02:10François Bayrou, qui appartient à son camp, l'oblige à accepter sa nomination
02:14de Premier ministre en menaçant de rompre politiquement avec Renaissance,
02:18auquel cas la majorité présidentielle deviendrait encore plus réduite.
02:22Et donc, il entre dans une véritable cohabitation avec un Premier ministre
02:26qui a envie d'exercer la plénitude de son pouvoir
02:28et qui lui laisse, moins que jamais, des marges de manœuvre.
02:31Il est difficile, dans le contexte totalement inédit,
02:34de parler de quoi que ce soit de définitif.
02:36On peut dire que, très probablement, il va lui être difficile de retrouver du pouvoir.
02:41Plusieurs options sont possibles pour lui.

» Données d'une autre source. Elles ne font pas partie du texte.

## src/design/psc_pkg.sv

```systemverilog
package psc_pkg;

    localparam int RAW_W     = 24;
    localparam int CAL_W     = 16;
    localparam int DT_W      = 25;
    localparam int Q_W       = 19;
    localparam int OFF_W     = 38;
    localparam int SENS_W    = 38;
    localparam int T2_W      = 17;
    localparam int PRES_W    = 32;
    localparam int TEMP_W    = 19;
    localparam int CFG_IDX_W = 3;

    // Calibration register indexes
    localparam logic [CFG_IDX_W-1:0] REG_PRESSURE_SENSITIVITY   = 3'd0;
    localparam logic [CFG_IDX_W-1:0] REG_PRESSURE_OFFSET        = 3'd1;
    localparam logic [CFG_IDX_W-1:0] REG_SENSITIVITY_TEMP_COEFF = 3'd2;
    localparam logic [CFG_IDX_W-1:0] REG_OFFSET_TEMP_COEFF      = 3'd3;
    localparam logic [CFG_IDX_W-1:0] REG_REFERENCE_TEMPERATURE  = 3'd4;
    localparam logic [CFG_IDX_W-1:0] REG_TEMPERATURE_SLOPE      = 3'd5;

    // Reference temperature (20.00 C) and the distance from it to -15.00 C
    localparam int TEMP_REF = 2000;
    localparam int LOW_BIAS = 3500;

    typedef struct packed {
        logic [CAL_W-1:0] pressure_sensitivity;
        logic [CAL_W-1:0] pressure_offset;
        logic [CAL_W-1:0] sensitivity_temp_coeff;
        logic [CAL_W-1:0] offset_temp_coeff;
        logic [CAL_W-1:0] reference_temperature;
        logic [CAL_W-1:0] temperature_slope;
    } t_cal;

    // First-order result: q is TEMP - 2000 before the second-order fix
    typedef struct packed {
        logic [RAW_W-1:0]         d1;
        logic signed [Q_W-1:0]    q;
        logic signed [OFF_W-1:0]  off;
        logic signed [SENS_W-1:0] sens;
        logic [T2_W-1:0]          t2;
    } t_fo_data;

    typedef struct packed {
        logic [RAW_W-1:0]         d1;
        logic signed [TEMP_W-1:0] temp;
        logic signed [OFF_W-1:0]  off;
        logic signed [SENS_W-1:0] sens;
    } t_so_data;

endpackage

```

## src/design/psc_cfg_regs.sv

```systemverilog
module psc_cfg_regs
    import psc_pkg::*;
(
    input  logic                 i_clk,
    input  logic                 i_rst_n,
    input  logic                 i_we,
    input  logic [CFG_IDX_W-1:0] i_index,
    input  logic [CAL_W-1:0]     i_data,
    output t_cal                 o_cal
);

    t_cal r_cal;

    always_ff @(posedge i_clk) begin
        if (!i_rst_n) begin
            r_cal <= '0;
        end else if (i_we) begin
            case (i_index)
                REG_PRESSURE_SENSITIVITY:   r_cal.pressure_sensitivity   <= i_data;
                REG_PRESSURE_OFFSET:        r_cal.pressure_offset        <= i_data;
                REG_SENSITIVITY_TEMP_COEFF: r_cal.sensitivity_temp_coeff <= i_data;
                REG_OFFSET_TEMP_COEFF:      r_cal.offset_temp_coeff      <= i_data;
                REG_REFERENCE_TEMPERATURE:  r_cal.reference_temperature  <= i_data;
                REG_TEMPERATURE_SLOPE:      r_cal.temperature_slope      <= i_data;
                default: ;  // drop writes beyond the register list
            endcase
        end
    end

    assign o_cal = r_cal;

endmodule

```

## config.mk

```make
export PLATFORM = sky130hd
export DESIGN_NAME = psc_cfg_regs
export DESIGN_NICKNAME = d
export VERILOG_FILES = /design/src/design/psc_pkg.sv /design/src/design/psc_cfg_regs.sv
export SDC_FILE = /design/constraint.sdc
export NUM_CORES = 1
export LEC_CHECK = 0
export BUFFER_PORTS_ARGS = -buffer_cell sky130_fd_sc_hd__buf_2
export CORE_MARGIN = 5
export CORE_UTILIZATION = 30
export DETAILED_ROUTE_END_ITERATION = 12
export GPL_TIMING_DRIVEN = 0
export SKIP_CTS_REPAIR_TIMING = 1
export SLEW_MARGIN = 15
export SYNTH_ARGS = -nofsm -noshare
export SYNTH_HDL_FRONTEND = slang
export SYNTH_SLANG_ARGS = --single-unit
```

## constraint.sdc

```tcl
create_clock -name i_clk -period 3 [get_ports i_clk]
set_clock_uncertainty 0.1 [all_clocks]
set_input_delay 0.15 -clock i_clk [delete_from_list [all_inputs] [get_ports i_clk]]
set_output_delay 0.15 -clock i_clk [all_outputs]
set_load 0.005 [all_outputs]
```

# Yosys cells after proc, flatten, opt, wreduce, memory -nomap -nowiden
# Index checks and enable logic that the tools add are counted.
word_totals:
  regBits: 96
  in_bits: 22
  out_inout_bits: 96
  word_cells: 18
classes:
  n_eq_ne: 5
  n_reduce_logical: 7
ops:
  columns: ["operator", "count"]
  rows:
  - ["AND reduction 2 bit", 6]
  - ["== test 3 x 2 -> 1 bit, second input constant", 2]
  - ["== test 3 bit, second input constant", 2]
  - ["== test 3 x 1 -> 1 bit, second input constant", 1]
  - ["zero test 3 bit", 1]

# Depth between registers and ports, before layout
depth:
  depth_word: 2
  ltp_mapped: 4
  depth_no_buf: 2

# Worst setup path before layout
# OpenSTA, ideal clock, no wires.
synth_path:
  path_kind: "input -> register"
  startpoint: "in i_index[1]"
  endpoint: "reg r_cal (netlist bit o_cal[80])"
  arrival_time_ns: 1.077
  required_ns: 2.777
  path_slack_ns: 1.700
  stages: 4
  cell_sequence: "or4b_1 > buf_6 > buf_12 > mux2i_1"
synth_via:
  elab_chain_len: 2
synth_lines:
  columns: ["element", "line", "rtl"]
  rows:
  - ["start: declaration", "psc_cfg_regs.sv:7", "input logic [CFG_IDX_W-1:0] i_index,"]
  - ["zero test 3 bit", "psc_cfg_regs.sv:18", "case (i_index)"]
  - ["AND reduction 2 bit (no source line)", null, null]
  - ["end: declaration", "psc_cfg_regs.sv:12", "t_cal r_cal;"]
# No other way between the ends.
# A chain may end at the register's enable or synchronous reset.

# Final worst setup path
layout_path:
  startpoint: "in i_index[1]"
  endpoint: "reg r_cal (netlist bit o_cal[91])"
# Same word-level chain as after synthesis.

==> results.ini <==
[clock_tree]
cts.clk_slew.worst_paths_ns=0.06
htreeDepth=3
cts_num_sinks=96
cts_root_buffer=clkbuf_16
clk_latency_ns=0.33
clockBufferDepth=2
cts_buffers=9
cts_tree=done

[sta]
fmax_mhz=860
rsz0062_at_grt=no
setup_viol=0
worst_pin_slew_ns=0.585
finalHoldViolCount=0
min_period_ns=1.16
slew_headroom=0.610
slew_viol_final=0
tns_ns=0
final.period_utilization=0.388

[logic_synthesis]
synth.top_cell.area_share=0.550
synth_compound_area_frac=0
synth_xor_xnor_area_share=0
synthAdderAreaFrac=0
synth_cells=334
synth-seq-area-share=0.550
synth.area.mux_share=0.275
avgSynthCellArea_um2=10.5
synth.ff_latch_count=96
yosysTopAreaCell=dfxtp_1
synth.distinct_cells=13
synth.area.top_cells=dfxtp_1, mux2i_1, nand2_1
yosysWarnings=0
synth_top_family_by_area=multiplexers
netlist_area_um2=3490
syn_nets=356
yosys.area_share.simple=0.138

[routing]
first_iter_violations=72
route.detailed.drc=0
route.vias.total=2753
wl_per_cell_um=16.3
routed_via_density=4.54
ant_nets=0
wl_um=9890
first_pass_iters=4

[pwr]
p_clk_frac=0.448
p_leak_nw=2.51
swShare=0.214
power.switching_w=0.000575
power_frac_comb=0.062
powerDensity_nw_per_um2=589
p_seq_frac=0.490
p_int_w=0.00211
peakVddDrop_mv=0.315

[cells_and_area]
fillers=1161
final_layout_size_suffix_gt1_frac=0.306
syn_to_final_growth_pct=30.6
fin_area_um2=4560
nets=483
n_antenna_cell=0
largest_register_ffs=96

[floorplanning]
dieHeight_um=118
ios=118
dieArea_um2=13900
start_util=0.306
die_w_um=118
core-area_um2=11400
rows=39

[grt]
antenna_found_initial=0
grt_pass1_vias=2986
grt_pass1_wl_um=16200
track_usage=0.146
grt_max_degree=15
grt_overflow=0

[run_status]
status=completed

[job]
max_cap_viol_count=0

[setup_path]
worstPathArrival_ns=1.27
criticalPathCategory=in -> reg
required_ns=3.10
critPathLaunchType=primary input
crit_path_max_fanout=10
cp-end-kind=flip-flop

[placement]
portBuffers=116
post-dp-hpwl_um=7510
gp_congestion=0.779
post_dp_cell_area_um2=4250

[min_path]
hp-class=in -> reg

[cells in the final DEF, fill, tap and decap left out]
cell type,count
buf_2,125
nand2_1,112
mux2i_1,96
dfxtp_1,96
clkbuf_1,12
clkbuf_16,9
nand4bb_1,2
nand4b_1,2
bufinv_16,2
buf_1,1
or4b_1,1
buf_6,1
buf_12,1
and4bb_2,1
buf_4,1
clkbuf_8,1
clkinvlp_4,1
[cells by family (layout without fill, tap and decap cells)]
group         Yosys count  after routing
simple gates          118            118
flops                  96             96
buf+inv                24            154
mux                    96             96
[through the flow]
| stage | setup WS [ns] | util | cells | hold slack, ns | power [W] |
|---|---|---|---|---|---|
| after CTS | 1.85 | 0.400 | 607 | 0.119 | 0.00273 |
| after global placement | 1.51 | 0.373 | 593 | 0.338 | 0.00151 |
| after floorplan | 1.70 | - | 334 | 0.293 | 0.00143 |
| final | 1.84 | 0.400 | 607 | 0.143 | 0.00269 |
| after global routing | 1.75 | 0.400 | 607 | 0.159 | 0.00281 |
| after detailed placement | 1.50 | 0.373 | 593 | 0.346 | 0.00152 |
[final timing paths]
check / startpoint / endpoint / slack [ns] / cells after the start
worst max-delay path: i_index[1] / o_cal[91] / 1.84 / 5
worst min-delay path: i_rst_n / o_cal[83] / 0.14 / 3
worst max register to register: o_cal[10] / o_cal[10] / 2.27 / 2
worst min register to register: o_cal[13] / o_cal[13] / 0.35 / 2
[final cells by class]
cell class | instances | area, um^2 | area share
Buffer | 24 | 129 | 0.0282
Clock buffer | 11 | 243 | 0.0532
Clock inverter | 3 | 67.6 | 0.0148
Multi-Input combinational cell | 214 | 1440 | 0.316
Sequential cell | 96 | 1920 | 0.421
Tap cell | 143 | 179 | 0.0392
Timing Repair Buffer | 116 | 581 | 0.127
[Yosys cell counts]
cell type,instances
buf_4,1
buf_12,1
and4bb_2,1
or4b_1,1
dfxtp_1,96
clkbuf_1,11
buf_6,1
nand4b_1,2
nand4bb_1,2
buf_1,1
buf_2,9
nand2_1,112
mux2i_1,96
[critical path, cell delays in order]
cell and delay (ns):
buf_2 0.13, or4b_1 0.54, buf_6 0.17, buf_12 0.15, mux2i_1 0.12
[routing by layer]
metal,vias to the layer above,global-route usage,part of all wire
met2,77,0.244,0.47
met5,-,0,0
met4,0,0.0545,0.017
met3,12,0.0447,0.059
met1,1309,0.177,0.45
li1,1355,-,-
[power groups by stage]
stage	clock (W)	combinational, W	sequential (W)
floorplan	0	0.0000863	0.00135
global placement	0	0.000168	0.00134
detailed placement	0	0.000171	0.00135
CTS	0.00125	0.000171	0.00132
global route	0.00130	0.000185	0.00132
finish	0.00120	0.000166	0.00132
Power figures use the tool's default switching activity.
**config.mk**
```make
export PLATFORM = sky130hd
export DESIGN_NAME = psc_second_order
export DESIGN_NICKNAME = d
export VERILOG_FILES = /design/src/design/psc_pkg.sv /design/src/design/psc_second_order.sv
export SDC_FILE = /design/constraint.sdc
export NUM_CORES = 2
export LEC_CHECK = 0
export BUFFER_PORTS_ARGS = -buffer_cell sky130_fd_sc_hd__buf_2
export CAP_MARGIN = 20
export CORE_ASPECT_RATIO = 0.8
export CORE_MARGIN = 5
export CORE_UTILIZATION = 60
export CTS_BUF_LIST = sky130_fd_sc_hd__clkbuf_8
export DETAILED_ROUTE_END_ITERATION = 10
export PLACE_DENSITY = 0.75
export SLEW_MARGIN = 20
export SYNTH_ARGS = -nofsm -noshare
export SYNTH_HDL_FRONTEND = slang
export SYNTH_SLANG_ARGS = --single-unit
```
**constraint.sdc**
```tcl
create_clock -name i_clk -period 16.8 [get_ports i_clk]
set_input_delay 1.68 -clock i_clk [delete_from_list [all_inputs] [get_ports i_clk]]
set_output_delay 1.68 -clock i_clk [all_outputs]
set_load 0.01 [all_outputs]
```
**src/design/psc_pkg.sv**
```systemverilog
package psc_pkg;

    localparam int RAW_W     = 24;
    localparam int CAL_W     = 16;
    localparam int DT_W      = 25;
    localparam int Q_W       = 19;
    localparam int OFF_W     = 38;
    localparam int SENS_W    = 38;
    localparam int T2_W      = 17;
    localparam int PRES_W    = 32;
    localparam int TEMP_W    = 19;
    localparam int CFG_IDX_W = 3;

    // Calibration register indexes
    localparam logic [CFG_IDX_W-1:0] REG_PRESSURE_SENSITIVITY   = 3'd0;
    localparam logic [CFG_IDX_W-1:0] REG_PRESSURE_OFFSET        = 3'd1;
    localparam logic [CFG_IDX_W-1:0] REG_SENSITIVITY_TEMP_COEFF = 3'd2;
    localparam logic [CFG_IDX_W-1:0] REG_OFFSET_TEMP_COEFF      = 3'd3;
    localparam logic [CFG_IDX_W-1:0] REG_REFERENCE_TEMPERATURE  = 3'd4;
    localparam logic [CFG_IDX_W-1:0] REG_TEMPERATURE_SLOPE      = 3'd5;

    // Reference temperature (20.00 C) and the distance from it to -15.00 C
    localparam int TEMP_REF = 2000;
    localparam int LOW_BIAS = 3500;

    typedef struct packed {
        logic [CAL_W-1:0] pressure_sensitivity;
        logic [CAL_W-1:0] pressure_offset;
        logic [CAL_W-1:0] sensitivity_temp_coeff;
        logic [CAL_W-1:0] offset_temp_coeff;
        logic [CAL_W-1:0] reference_temperature;
        logic [CAL_W-1:0] temperature_slope;
    } t_cal;

    // First-order result: q is TEMP - 2000 before the second-order fix
    typedef struct packed {
        logic [RAW_W-1:0]         d1;
        logic signed [Q_W-1:0]    q;
        logic signed [OFF_W-1:0]  off;
        logic signed [SENS_W-1:0] sens;
        logic [T2_W-1:0]          t2;
    } t_fo_data;

    typedef struct packed {
        logic [RAW_W-1:0]         d1;
        logic signed [TEMP_W-1:0] temp;
        logic signed [OFF_W-1:0]  off;
        logic signed [SENS_W-1:0] sens;
    } t_so_data;

endpackage

```
**src/design/psc_second_order.sv**
```systemverilog
module psc_second_order
    import psc_pkg::*;
(
    input  logic     i_clk,
    input  logic     i_rst_n,
    input  logic     i_valid,
    output logic     o_stall,
    input  t_fo_data i_data,
    output logic     o_valid,
    input  logic     i_stall,
    output t_so_data o_data
);

    logic r_v4, r_v5, r_v6;
    logic en4, en5, en6;

    // Stage 4: squares and range flags
    t_fo_data           r4_data;
    logic signed [37:0] n_devsq;
    logic signed [19:0] n_low;
    logic signed [39:0] n_lowsq;
    logic [33:0]        r4_devsq, r4_lowsq;
    logic               r4_cold, r4_vcold;
    // Stage 5: correction terms
    t_fo_data           r5_data;
    logic [35:0]        n_dsq3, n_lsq3;
    logic [36:0]        n_dsq7, n_sens2;
    logic [32:0]        r5_off2;
    logic [36:0]        r5_sens2;
    logic [T2_W-1:0]    r5_t2;
    // Stage 6: apply corrections
    logic signed [19:0] n_temp;
    t_so_data           r6_data;

    assign en6     = !r_v6 || !i_stall;
    assign en5     = !r_v5 || en6;
    assign en4     = !r_v4 || en5;
    assign o_stall = !en4;
    assign o_valid = r_v6;
    assign o_data  = r6_data;

    always_ff @(posedge i_clk) begin
        if (!i_rst_n) begin
            r_v4 <= 1'b0;
            r_v5 <= 1'b0;
            r_v6 <= 1'b0;
        end else begin
            if (en4) r_v4 <= i_valid;
            if (en5) r_v5 <= r_v4;
            if (en6) r_v6 <= r_v5;
        end
    end

    // q = TEMP - 2000, low = TEMP + 1500 = q + 3500
    assign n_devsq = i_data.q * i_data.q;
    assign n_low   = {i_data.q[Q_W-1], i_data.q} + 20'(LOW_BIAS);
    assign n_lowsq = n_low * n_low;

    assign n_dsq3  = {2'd0, r4_devsq} + {1'b0, r4_devsq, 1'b0};
    assign n_dsq7  = {r4_devsq, 3'd0} - {3'd0, r4_devsq};
    assign n_lsq3  = {2'd0, r4_lowsq} + {1'b0, r4_lowsq, 1'b0};
    assign n_sens2 = {3'd0, n_dsq7[36:3]} + (r4_vcold ? {1'b0, n_lsq3} : 37'd0);

    assign n_temp = {r5_data.q[Q_W-1], r5_data.q} + 20'(TEMP_REF) - {3'd0, r5_t2};

    always_ff @(posedge i_clk) begin
        if (en4) begin
            r4_data  <= i_data;
            r4_devsq <= n_devsq[33:0];
            r4_lowsq <= n_lowsq[33:0];
            r4_cold  <= i_data.q[Q_W-1];
            r4_vcold <= n_low[19];
        end
        if (en5) begin
            r5_data  <= r4_data;
            r5_off2  <= r4_cold ? n_dsq3[35:3] : 33'd0;
            r5_sens2 <= r4_cold ? n_sens2 : 37'd0;
            r5_t2    <= r4_cold ? r4_data.t2 : '0;
        end
        if (en6) begin
            r6_data.d1   <= r5_data.d1;
            r6_data.temp <= n_temp[TEMP_W-1:0];
            r6_data.off  <= r5_data.off - $signed({5'd0, r5_off2});
            r6_data.sens <= r5_data.sens - $signed({1'b0, r5_sens2});
        end
    end

endmodule

```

02:44Il peut attendre, s'il en a le loisir, de procéder à une nouvelle dissolution,
02:48elle ne pourrait avoir lieu qu'au mois de juillet,
02:51mais il n'est pas sûr que la majorité qui sorte de nouvelles législatives
02:55lui soit favorable, auquel cas, on imagine mal qu'il puisse rester en poste
03:00et il serait amené à démissionner.
03:03En tout cas, la pression pour sa démission, qui existe déjà aujourd'hui,
03:05serait encore plus forte.
03:06Il peut décider, comme l'Élysée en caresse l'idée, de procéder à un référendum,
03:12peut-être un référendum sous forme de questions multiples,
03:15pour éviter que les électeurs répondent à la question pour ou contre Emmanuel Macron.
03:20C'est une idée qui est étudiée, réfléchie par l'Élysée.
03:23Je ne sais pas si elle va aboutir.
03:24Elle serait aussi extrêmement dangereuse pour Emmanuel Macron,
03:27car s'il y avait trop de noms, là encore, il serait amené à la démission.
03:31Il faut se rappeler, le précédent de 1969,
03:34le général de Gaulle avait procédé à un référendum,
03:36mais lui-même avait mis sa démission dans l'avalanche
03:39et comme il a perdu le référendum, il a démissionné.
03:41Est-ce qu'Emmanuel Macron réfléchit à d'autres possibilités
03:45pour rebondir en 2025 ?
03:47C'est possible.
03:48Ses partisans, qui restent encore attachés à sa personne et à sa personnalité,
03:53imaginent qu'il va sortir un ultime lapin de son chapeau
03:56et rebondir comme il a su le faire jusqu'à présent.
03:59Mais pour le moment, on a du mal à imaginer quel pourrait être ce lapin.